**THE PROBLEM:** Answer with the exact lines of the following material from the one containing "-repair_clock_nets -dont_use_dummy_load -buf_list" through the one containing "bash standard.sh > standard.log 2>&1", both end lines included.

**DATASET EXCERPTS:**
- - -

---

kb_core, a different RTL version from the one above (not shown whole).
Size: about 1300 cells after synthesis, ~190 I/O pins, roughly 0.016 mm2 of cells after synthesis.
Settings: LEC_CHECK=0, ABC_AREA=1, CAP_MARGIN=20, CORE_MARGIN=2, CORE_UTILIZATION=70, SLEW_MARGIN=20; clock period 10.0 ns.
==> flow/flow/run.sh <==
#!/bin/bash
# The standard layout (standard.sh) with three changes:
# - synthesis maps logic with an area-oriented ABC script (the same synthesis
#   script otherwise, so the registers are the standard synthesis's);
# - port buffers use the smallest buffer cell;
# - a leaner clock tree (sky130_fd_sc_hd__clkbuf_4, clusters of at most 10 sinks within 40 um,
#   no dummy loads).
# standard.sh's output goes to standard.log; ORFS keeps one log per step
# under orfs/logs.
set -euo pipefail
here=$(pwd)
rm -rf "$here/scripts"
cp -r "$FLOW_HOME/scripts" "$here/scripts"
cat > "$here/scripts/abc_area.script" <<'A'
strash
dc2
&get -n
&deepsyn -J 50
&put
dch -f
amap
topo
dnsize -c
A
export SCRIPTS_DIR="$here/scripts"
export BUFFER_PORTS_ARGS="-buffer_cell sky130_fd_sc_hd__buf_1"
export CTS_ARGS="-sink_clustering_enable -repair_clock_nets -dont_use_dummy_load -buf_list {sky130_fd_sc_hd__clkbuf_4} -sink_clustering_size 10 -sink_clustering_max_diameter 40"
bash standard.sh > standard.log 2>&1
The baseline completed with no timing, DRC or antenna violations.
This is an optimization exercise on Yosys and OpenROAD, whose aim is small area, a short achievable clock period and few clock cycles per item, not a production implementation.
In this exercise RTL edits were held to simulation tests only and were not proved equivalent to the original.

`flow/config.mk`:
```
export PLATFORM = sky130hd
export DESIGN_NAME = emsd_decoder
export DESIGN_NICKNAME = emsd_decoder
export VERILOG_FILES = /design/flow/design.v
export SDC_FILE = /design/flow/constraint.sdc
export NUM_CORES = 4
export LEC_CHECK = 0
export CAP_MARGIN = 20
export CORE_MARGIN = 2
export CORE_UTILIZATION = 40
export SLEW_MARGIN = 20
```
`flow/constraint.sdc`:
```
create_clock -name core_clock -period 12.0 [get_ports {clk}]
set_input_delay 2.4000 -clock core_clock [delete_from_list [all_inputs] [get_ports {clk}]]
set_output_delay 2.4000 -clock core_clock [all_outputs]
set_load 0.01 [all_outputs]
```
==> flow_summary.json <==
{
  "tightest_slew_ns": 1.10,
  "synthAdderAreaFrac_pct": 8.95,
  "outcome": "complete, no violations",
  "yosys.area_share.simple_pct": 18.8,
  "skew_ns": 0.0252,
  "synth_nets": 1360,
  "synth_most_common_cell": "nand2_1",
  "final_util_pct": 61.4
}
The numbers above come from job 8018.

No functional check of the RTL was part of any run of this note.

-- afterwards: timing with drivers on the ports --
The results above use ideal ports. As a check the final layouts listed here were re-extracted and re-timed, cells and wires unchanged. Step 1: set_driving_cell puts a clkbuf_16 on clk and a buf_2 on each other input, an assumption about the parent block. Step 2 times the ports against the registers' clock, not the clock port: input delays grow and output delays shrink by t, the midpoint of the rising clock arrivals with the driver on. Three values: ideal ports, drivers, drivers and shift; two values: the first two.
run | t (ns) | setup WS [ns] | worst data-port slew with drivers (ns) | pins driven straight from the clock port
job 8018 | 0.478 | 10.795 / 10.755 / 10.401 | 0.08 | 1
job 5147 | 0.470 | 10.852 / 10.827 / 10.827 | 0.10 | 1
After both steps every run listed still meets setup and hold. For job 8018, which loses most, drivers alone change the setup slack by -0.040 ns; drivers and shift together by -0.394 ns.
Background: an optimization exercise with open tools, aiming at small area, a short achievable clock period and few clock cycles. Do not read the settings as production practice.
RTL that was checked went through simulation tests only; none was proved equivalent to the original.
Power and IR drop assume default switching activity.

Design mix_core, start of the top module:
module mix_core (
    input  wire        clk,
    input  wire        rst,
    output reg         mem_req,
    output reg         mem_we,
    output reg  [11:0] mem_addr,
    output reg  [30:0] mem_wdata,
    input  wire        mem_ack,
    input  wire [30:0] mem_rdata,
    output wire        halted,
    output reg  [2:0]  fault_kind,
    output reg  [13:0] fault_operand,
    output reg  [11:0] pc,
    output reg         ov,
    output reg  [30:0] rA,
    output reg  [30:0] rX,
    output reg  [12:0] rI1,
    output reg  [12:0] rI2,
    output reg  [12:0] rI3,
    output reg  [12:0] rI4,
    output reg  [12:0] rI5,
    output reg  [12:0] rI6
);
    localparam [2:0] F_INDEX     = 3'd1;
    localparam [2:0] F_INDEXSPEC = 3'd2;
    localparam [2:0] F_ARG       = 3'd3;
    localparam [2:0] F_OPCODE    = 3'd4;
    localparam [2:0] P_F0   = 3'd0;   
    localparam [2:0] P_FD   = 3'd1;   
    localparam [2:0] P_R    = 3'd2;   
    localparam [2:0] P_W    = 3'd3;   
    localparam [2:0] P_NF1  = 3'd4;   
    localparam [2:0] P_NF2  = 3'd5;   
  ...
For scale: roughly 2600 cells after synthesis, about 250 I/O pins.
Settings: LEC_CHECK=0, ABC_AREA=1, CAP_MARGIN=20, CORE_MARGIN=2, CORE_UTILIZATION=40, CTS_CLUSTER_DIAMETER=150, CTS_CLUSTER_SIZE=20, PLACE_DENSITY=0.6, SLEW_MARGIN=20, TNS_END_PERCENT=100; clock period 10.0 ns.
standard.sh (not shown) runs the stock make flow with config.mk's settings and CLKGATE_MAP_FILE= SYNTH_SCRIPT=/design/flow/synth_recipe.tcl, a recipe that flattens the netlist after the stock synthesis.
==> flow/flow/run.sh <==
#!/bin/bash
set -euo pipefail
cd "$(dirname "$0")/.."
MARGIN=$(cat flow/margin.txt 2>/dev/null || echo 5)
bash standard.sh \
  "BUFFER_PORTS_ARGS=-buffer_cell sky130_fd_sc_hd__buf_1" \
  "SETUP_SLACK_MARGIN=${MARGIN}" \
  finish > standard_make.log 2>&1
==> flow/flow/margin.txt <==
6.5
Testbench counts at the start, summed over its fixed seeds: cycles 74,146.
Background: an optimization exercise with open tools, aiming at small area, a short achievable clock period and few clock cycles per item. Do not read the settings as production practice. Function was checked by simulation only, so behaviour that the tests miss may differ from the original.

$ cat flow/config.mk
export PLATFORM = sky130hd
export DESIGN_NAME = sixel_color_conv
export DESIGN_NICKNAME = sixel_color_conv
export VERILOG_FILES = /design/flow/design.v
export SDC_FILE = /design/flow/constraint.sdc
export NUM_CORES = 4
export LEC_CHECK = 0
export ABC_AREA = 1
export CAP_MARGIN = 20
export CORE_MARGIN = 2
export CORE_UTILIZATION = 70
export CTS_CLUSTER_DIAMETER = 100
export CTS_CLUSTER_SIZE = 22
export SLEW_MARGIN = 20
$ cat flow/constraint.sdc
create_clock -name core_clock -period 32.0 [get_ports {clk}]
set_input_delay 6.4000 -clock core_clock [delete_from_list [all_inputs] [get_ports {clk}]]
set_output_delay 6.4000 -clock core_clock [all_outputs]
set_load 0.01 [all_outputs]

- - -

**SOLUTION TO THIS PROBLEM:**
export CTS_ARGS="-sink_clustering_enable -repair_clock_nets -dont_use_dummy_load -buf_list {sky130_fd_sc_hd__clkbuf_4} -sink_clustering_size 10 -sink_clustering_max_diameter 40"
bash standard.sh > standard.log 2>&1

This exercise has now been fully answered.